胃食道逆流症(Gastroesophageal Reflex Disease: GERD:ガードと呼びます)とは、胃酸が食道に逆流することにより、「胸やけ」や「口の中が酸っぱい/苦い(呑酸)」、胸のあたりの不快感などの症状が起こる病気です。
おなじ病気のように思われますが、逆流性食道炎は胃食道逆流症の一部で、胃酸などの消化液が食道に逆流することにより、食道粘膜に炎症(びらんや潰瘍)を引き起こす病気です。

胃酸の逆流によって最も酸に暴露される場所は食道と胃の境目になりますが、慢性化/重症化すると口側へと範囲が広がっていきます。
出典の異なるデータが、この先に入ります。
Source: an optimization exercise on an open RTL-to-GDS flow (aim: small area, a short achievable clock period and few clock cycles). Production flows keep margins and buffers that such runs may drop. Only simulation tests tie the RTL to the original design; equivalence was not proved. No activity file was given, so power comes from the tool's default toggle rates.

==> design/flow/design.v <==
`timescale 1ns/1ns
`default_nettype none
package chip8_bus_pkg;
  typedef logic [11:0] addr_t;
  typedef logic [7:0] data_t;
  localparam addr_t PROGRAM_START = 12'h200;
  localparam addr_t INSTR_BYTES = 12'd2;
endpackage
`default_nettype wire
`timescale 1ns/1ns
`default_nettype none
package chip8_isa_pkg;
  typedef logic [3:0] reg_idx_t;
  typedef struct packed {
    logic [3:0] op;
    reg_idx_t x;
    reg_idx_t y;
    logic [3:0] n;
  } nib_view_t;
  typedef struct packed {
    logic [3:0] op;
    reg_idx_t x;
    logic [7:0] kk;
  } imm_view_t;
  typedef struct packed {
    logic [3:0] op;
    logic [11:0] nnn;
  } addr_view_t;
  typedef union packed {
    nib_view_t nib;
    imm_view_t imm;
    addr_view_t addr;
  } opcode_t;
  localparam logic [3:0] OP_SYS = 4'h0;
  localparam logic [3:0] OP_JP = 4'h1;
  localparam logic [3:0] OP_CALL = 4'h2;
  localparam logic [3:0] OP_SE_IMM = 4'h3;
  localparam logic [3:0] OP_SNE_IMM = 4'h4;
  localparam logic [3:0] OP_SE_REG = 4'h5;
  localparam logic [3:0] OP_LD_IMM = 4'h6;
  localparam logic [3:0] OP_ADD_IMM = 4'h7;
  localparam logic [3:0] OP_ALU = 4'h8;
  localparam logic [3:0] OP_SNE_REG = 4'h9;
  localparam logic [3:0] OP_LD_I = 4'hA;
  localparam logic [3:0] OP_JP_V0 = 4'hB;
  localparam logic [3:0] OP_MISC = 4'hF;
  localparam logic [7:0] MISC_GET_DT = 8'h07;
  localparam logic [7:0] MISC_SET_DT = 8'h15;
  localparam logic [7:0] MISC_ADD_I = 8'h1E;
  localparam logic [7:0] MISC_BCD = 8'h33;
  localparam logic [7:0] MISC_STORE = 8'h55;
  localparam logic [7:0] MISC_LOAD = 8'h65;
  localparam logic [15:0] OPC_RET = 16'h00EE;
  localparam reg_idx_t FLAG_REG = 4'hF;
endpackage
`default_nettype wire
`timescale 1ns/1ns
`default_nettype none
module chip8_alu (
  input wire chip8_bus_pkg::data_t a,
  input wire chip8_bus_pkg::data_t b,
  input wire [3:0] n,
  output chip8_bus_pkg::data_t result,
  output logic flag,
  output logic flag_en
);
  logic [8:0] sum;
  assign sum = {1'b0, a} + {1'b0, b};
  always_comb begin
    result = a;
    flag = 1'b0;
    flag_en = 1'b1;
    case (n)
      4'h0: begin
        result = b;
        flag_en = 1'b0;
      end
      4'h1: begin
        result = a | b;
        flag_en = 1'b0;
      end
      4'h2: begin
        result = a & b;
        flag_en = 1'b0;
      end
      4'h3: begin
        result = a ^ b;
        flag_en = 1'b0;
      end
      4'h4: begin
        result = sum[7:0];
        flag = sum[8];
      end
      4'h5: begin
        result = a - b;
        flag = (a >= b);
      end
      4'h6: begin
        result = a >> 1;
        flag = a[0];
      end
      4'h7: begin
        result = b - a;
        flag = (b > a);
      end
      4'hE: begin
        result = a << 1;
        flag = a[7];
      end
      default: flag_en = 1'b0;
    endcase
  end
endmodule
`default_nettype wire
`timescale 1ns/1ns
`default_nettype none
module chip8_regfile (
  input wire clk,
  input wire reset,
  input wire chip8_isa_pkg::reg_idx_t rd_x_idx,
  input wire chip8_isa_pkg::reg_idx_t rd_y_idx,
  input wire wr_en,
  input wire chip8_isa_pkg::reg_idx_t wr_idx,
  input wire chip8_bus_pkg::data_t wr_data,
  input wire flag_wr_en,
  input wire chip8_bus_pkg::data_t flag_data,
  output chip8_bus_pkg::data_t rd_x_data,
  output chip8_bus_pkg::data_t rd_y_data
);
  chip8_bus_pkg::data_t regs [16];
  assign rd_x_data = regs[rd_x_idx];
  assign rd_y_data = regs[rd_y_idx];
  always_ff @(posedge clk or posedge reset) begin
    if (reset) begin
      for (int r = 0; r < 16; r++) begin
        regs[r] <= '0;
      end
    end else begin
      if (wr_en) regs[wr_idx] <= wr_data;
      if (flag_wr_en) regs[chip8_isa_pkg::FLAG_REG] <= flag_data;
    end
  end
endmodule
`default_nettype wire
`timescale 1ns/1ns
`default_nettype none
module chip8_call_stack #(
  parameter int STACK_DEPTH = 16
) (
  input wire clk,
  input wire reset,
  input wire push,
  input wire pop,
  input wire chip8_bus_pkg::addr_t push_addr,
  output chip8_bus_pkg::addr_t top
);
  localparam int IDX_W = $clog2(STACK_DEPTH);
  localparam logic [IDX_W:0] FULL_COUNT = (IDX_W + 1)'(STACK_DEPTH);
  chip8_bus_pkg::addr_t entries [STACK_DEPTH];
  logic [IDX_W:0] count;
  logic [IDX_W-1:0] top_idx;
  assign top_idx = count[IDX_W-1:0] - IDX_W'(1);
  assign top = entries[top_idx];
  always_ff @(posedge clk or posedge reset) begin
    if (reset) begin
      count <= '0;
    end else if (push) begin
      count <= count + 1'b1;
    end else if (pop) begin
      count <= count - 1'b1;
    end
  end
  always_ff @(posedge clk) begin
    if (push) entries[count[IDX_W-1:0]] <= push_addr;
  end
endmodule
`default_nettype wire
`timescale 1ns/1ns
`default_nettype none
module chip8_delay_timer #(
  parameter int TICK_DIV = 64
) (
  input wire clk,
  input wire reset,
  input wire load,
  input wire chip8_bus_pkg::data_t load_value,
  output chip8_bus_pkg::data_t value
);
  localparam int CNT_W = $clog2(TICK_DIV + 1);
  localparam logic [CNT_W-1:0] LAST = CNT_W'(TICK_DIV - 1);
  logic [CNT_W-1:0] div_cnt;
  logic tick;
  assign tick = (div_cnt == LAST);
  always_ff @(posedge clk or posedge reset) begin
    if (reset) begin
      div_cnt <= '0;
      value <= '0;
    end else begin
      div_cnt <= tick ? '0 : div_cnt + 1'b1;
      if (load) begin
        value <= load_value;
      end else if (tick && value != '0) begin
        value <= value - 8'd1;
      end
    end
  end
endmodule
`default_nettype wire
`timescale 1ns/1ns
`default_nettype none
module chip8_control (
  input wire clk,
  input wire reset,
  input wire mem_req_ready,
  input wire mem_rsp_valid,
  input wire chip8_bus_pkg::data_t mem_rdata,
  input wire chip8_bus_pkg::data_t rd_x_data,
  input wire chip8_bus_pkg::data_t rd_y_data,
  input wire chip8_bus_pkg::data_t alu_result,
  input wire alu_flag,
  input wire alu_flag_en,
  input wire chip8_bus_pkg::addr_t stack_top,
  input wire chip8_bus_pkg::data_t timer_value,
  output logic mem_req_valid,
  output logic mem_req_write,
  output chip8_bus_pkg::addr_t mem_addr,
  output chip8_bus_pkg::data_t mem_wdata,
  output chip8_isa_pkg::reg_idx_t rd_x_idx,
  output chip8_isa_pkg::reg_idx_t rd_y_idx,
  output logic wr_en,
  output chip8_isa_pkg::reg_idx_t wr_idx,
  output chip8_bus_pkg::data_t wr_data,
  output logic flag_wr_en,
  output chip8_bus_pkg::data_t flag_data,
  output logic [3:0] alu_n,
  output logic stack_push,
  output logic stack_pop,
  output chip8_bus_pkg::addr_t push_addr,
  output logic timer_load,
  output chip8_bus_pkg::data_t timer_load_value
);
  typedef enum logic [3:0] {
    S_FETCH_HI, S_FETCH_HI_WAIT, S_FETCH_LO, S_FETCH_LO_WAIT,
    S_EXEC, S_BCD, S_STORE, S_LOAD, S_LOAD_WAIT
  } state_t;
  state_t state;
  chip8_bus_pkg::addr_t pc;
  chip8_bus_pkg::addr_t i_reg;
  chip8_isa_pkg::opcode_t ir;
  chip8_isa_pkg::reg_idx_t cnt;
  chip8_bus_pkg::addr_t blk_addr;
  chip8_bus_pkg::data_t bcd_digit;
  logic skip;
  logic is_ret;
  assign is_ret = (ir == chip8_isa_pkg::OPC_RET);
  assign blk_addr = i_reg + chip8_bus_pkg::addr_t'(cnt);
  assign rd_y_idx = ir.nib.y;
  assign alu_n = ir.nib.n;
  assign push_addr = pc + chip8_bus_pkg::INSTR_BYTES;
  assign timer_load_value = rd_x_data;
  assign flag_data = chip8_bus_pkg::data_t'(alu_flag);
  assign flag_wr_en = (state == S_EXEC) && (ir.nib.op == chip8_isa_pkg::OP_ALU) && alu_flag_en;
  always_comb begin
    case (cnt)
      4'd0: bcd_digit = rd_x_data / 8'd100;
      4'd1: bcd_digit = (rd_x_data / 8'd10) % 8'd10;
      default: bcd_digit = rd_x_data % 8'd10;
    endcase
  end
  always_comb begin
    rd_x_idx = ir.nib.x;
    if (state == S_STORE) begin
      rd_x_idx = cnt;
    end else if (ir.nib.op == chip8_isa_pkg::OP_JP_V0) begin
      rd_x_idx = '0;
    end
  end
  always_comb begin
    mem_req_valid = !reset;
    mem_req_write = 1'b0;
    mem_addr = pc;
    mem_wdata = rd_x_data;
    case (state)
      S_FETCH_HI: ;
      S_FETCH_LO: mem_addr = pc + 12'd1;
      S_BCD: begin
        mem_req_write = 1'b1;
        mem_addr = blk_addr;
        mem_wdata = bcd_digit;
      end
      S_STORE: begin
        mem_req_write = 1'b1;
        mem_addr = blk_addr;
      end
      S_LOAD: mem_addr = blk_addr;
      default: mem_req_valid = 1'b0;
    endcase
  end
  always_comb begin
    wr_en = 1'b0;
    wr_idx = ir.nib.x;
    wr_data = ir.imm.kk;
    stack_push = 1'b0;
    stack_pop = 1'b0;
    timer_load = 1'b0;
    skip = 1'b0;
    if (state == S_EXEC) begin
      case (ir.nib.op)
        chip8_isa_pkg::OP_SYS: stack_pop = is_ret;
        chip8_isa_pkg::OP_CALL: stack_push = 1'b1;
        chip8_isa_pkg::OP_SE_IMM: skip = (rd_x_data == ir.imm.kk);
        chip8_isa_pkg::OP_SNE_IMM: skip = (rd_x_data != ir.imm.kk);
        chip8_isa_pkg::OP_SE_REG: skip = (ir.nib.n == 4'h0) && (rd_x_data == rd_y_data);
        chip8_isa_pkg::OP_SNE_REG: skip = (ir.nib.n == 4'h0) && (rd_x_data != rd_y_data);
        chip8_isa_pkg::OP_LD_IMM: wr_en = 1'b1;
        chip8_isa_pkg::OP_ADD_IMM: begin
          wr_en = 1'b1;
          wr_data = rd_x_data + ir.imm.kk;
        end
        chip8_isa_pkg::OP_ALU: begin
          wr_en = 1'b1;
          wr_data = alu_result;
        end
        chip8_isa_pkg::OP_MISC: begin
          if (ir.imm.kk == chip8_isa_pkg::MISC_GET_DT) begin
            wr_en = 1'b1;
            wr_data = timer_value;
          end
          timer_load = (ir.imm.kk == chip8_isa_pkg::MISC_SET_DT);
        end
        default: ;
      endcase
    end else if (state == S_LOAD_WAIT && mem_rsp_valid) begin
      wr_en = 1'b1;
      wr_idx = cnt;
      wr_data = mem_rdata;
    end
  end
  always_ff @(posedge clk or posedge reset) begin
    if (reset) begin
      state <= S_FETCH_HI;
      pc <= chip8_bus_pkg::PROGRAM_START;
      i_reg <= '0;
      cnt <= '0;
    end else begin
      case (state)
        S_FETCH_HI: if (mem_req_ready) state <= S_FETCH_HI_WAIT;
        S_FETCH_LO: if (mem_req_ready) state <= S_FETCH_LO_WAIT;
        S_LOAD: if (mem_req_ready) state <= S_LOAD_WAIT;
        S_FETCH_HI_WAIT: begin
          if (mem_rsp_valid) begin
            ir[15:8] <= mem_rdata;
            state <= S_FETCH_LO;
          end
        end
        S_FETCH_LO_WAIT: begin
          if (mem_rsp_valid) begin
            ir[7:0] <= mem_rdata;
            state <= S_EXEC;
          end
        end
        S_EXEC: begin
          state <= S_FETCH_HI;
          cnt <= '0;
          pc <= pc + chip8_bus_pkg::INSTR_BYTES + (skip ? chip8_bus_pkg::INSTR_BYTES : 12'd0);
          case (ir.nib.op)
            chip8_isa_pkg::OP_SYS: if (is_ret) pc <= stack_top;
            chip8_isa_pkg::OP_JP: pc <= ir.addr.nnn;
            chip8_isa_pkg::OP_CALL: pc <= ir.addr.nnn;
            chip8_isa_pkg::OP_JP_V0: pc <= ir.addr.nnn + chip8_bus_pkg::addr_t'(rd_x_data);
            chip8_isa_pkg::OP_LD_I: i_reg <= ir.addr.nnn;
            chip8_isa_pkg::OP_MISC: begin
              case (ir.imm.kk)
                chip8_isa_pkg::MISC_ADD_I: i_reg <= i_reg + chip8_bus_pkg::addr_t'(rd_x_data);
                chip8_isa_pkg::MISC_BCD: state <= S_BCD;
                chip8_isa_pkg::MISC_STORE: state <= S_STORE;
                chip8_isa_pkg::MISC_LOAD: state <= S_LOAD;
                default: ;
              endcase
            end
            default: ;
          endcase
        end
        S_BCD: begin
          if (mem_req_ready) begin
            cnt <= cnt + 4'd1;
            if (cnt == 4'd2) state <= S_FETCH_HI;
          end
        end
        S_STORE: begin
          if (mem_req_ready) begin
            cnt <= cnt + 4'd1;
            if (cnt == ir.nib.x) state <= S_FETCH_HI;
          end
        end
        S_LOAD_WAIT: begin
          if (mem_rsp_valid) begin
            cnt <= cnt + 4'd1;
            state <= (cnt == ir.nib.x) ? S_FETCH_HI : S_LOAD;
          end
        end
        default: state <= S_FETCH_HI;
      endcase
    end
  end
endmodule
`default_nettype wire
`timescale 1ns/1ns
`default_nettype none
module chip8_cpu #(
  parameter int TICK_DIV = 64,
  parameter int STACK_DEPTH = 16
) (
  input wire clk,
  input wire reset,
  input wire mem_req_ready,
  input wire mem_rsp_valid,
  input wire chip8_bus_pkg::data_t mem_rdata,
  output logic mem_req_valid,
  output logic mem_req_write,
  output chip8_bus_pkg::addr_t mem_addr,
  output chip8_bus_pkg::data_t mem_wdata
);
  chip8_isa_pkg::reg_idx_t rd_x_idx;
  chip8_isa_pkg::reg_idx_t rd_y_idx;
  chip8_isa_pkg::reg_idx_t wr_idx;
  chip8_bus_pkg::data_t rd_x_data;
  chip8_bus_pkg::data_t rd_y_data;
  chip8_bus_pkg::data_t wr_data;
  chip8_bus_pkg::data_t flag_data;
  chip8_bus_pkg::data_t alu_result;
  chip8_bus_pkg::data_t timer_value;
  chip8_bus_pkg::data_t timer_load_value;
  chip8_bus_pkg::addr_t stack_top;
  chip8_bus_pkg::addr_t push_addr;
  logic [3:0] alu_n;
  logic wr_en;
  logic flag_wr_en;
  logic alu_flag;
  logic alu_flag_en;
  logic stack_push;
  logic stack_pop;
  logic timer_load;
  chip8_control chip8_control_inst (
    .clk, .reset,
    .mem_req_ready, .mem_rsp_valid, .mem_rdata,
    .rd_x_data, .rd_y_data,
    .alu_result, .alu_flag, .alu_flag_en,
    .stack_top, .timer_value,
    .mem_req_valid, .mem_req_write, .mem_addr, .mem_wdata,
    .rd_x_idx, .rd_y_idx,
    .wr_en, .wr_idx, .wr_data, .flag_wr_en, .flag_data,
    .alu_n, .stack_push, .stack_pop, .push_addr,
    .timer_load, .timer_load_value
  );
  chip8_regfile chip8_regfile_inst (
    .clk, .reset, .rd_x_idx, .rd_y_idx,
    .wr_en, .wr_idx, .wr_data, .flag_wr_en, .flag_data,
    .rd_x_data, .rd_y_data
  );
  chip8_alu chip8_alu_inst (
    .a(rd_x_data), .b(rd_y_data), .n(alu_n),
    .result(alu_result), .flag(alu_flag), .flag_en(alu_flag_en)
  );
  chip8_call_stack #(.STACK_DEPTH(STACK_DEPTH)) chip8_call_stack_inst (
    .clk, .reset, .push(stack_push), .pop(stack_pop), .push_addr, .top(stack_top)
  );
  chip8_delay_timer #(.TICK_DIV(TICK_DIV)) chip8_delay_timer_inst (
    .clk, .reset, .load(timer_load), .load_value(timer_load_value), .value(timer_value)
  );
endmodule
`default_nettype wire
また、胃酸が逆流することで胸やけなどの症状があっても逆流性食道炎は生じない場合(症状だけ)、非びらん性胃食道逆流性(Non-erosive reflex disease NERD:ナード)と呼びます。

GERD、NERD、逆流性食道炎の分類は下図のようになります。

逆流性食道炎の分類
  • 胃食道逆流症(GERD)=胸やけ・呑酸などの症状がある。
  • 非びらん性胃食道逆流症(NERD)=胸やけなどの症状はあるが、食道炎は認めない。
  • 逆流性食道炎=胃酸の逆流により、食道の粘膜が障害(びらん、潰瘍)されている。

GERDは身近な病気です。

GERDは10人に1人かかっていると言われる頻度の高い病気です。特に65歳以上になると6人に1人に上昇します。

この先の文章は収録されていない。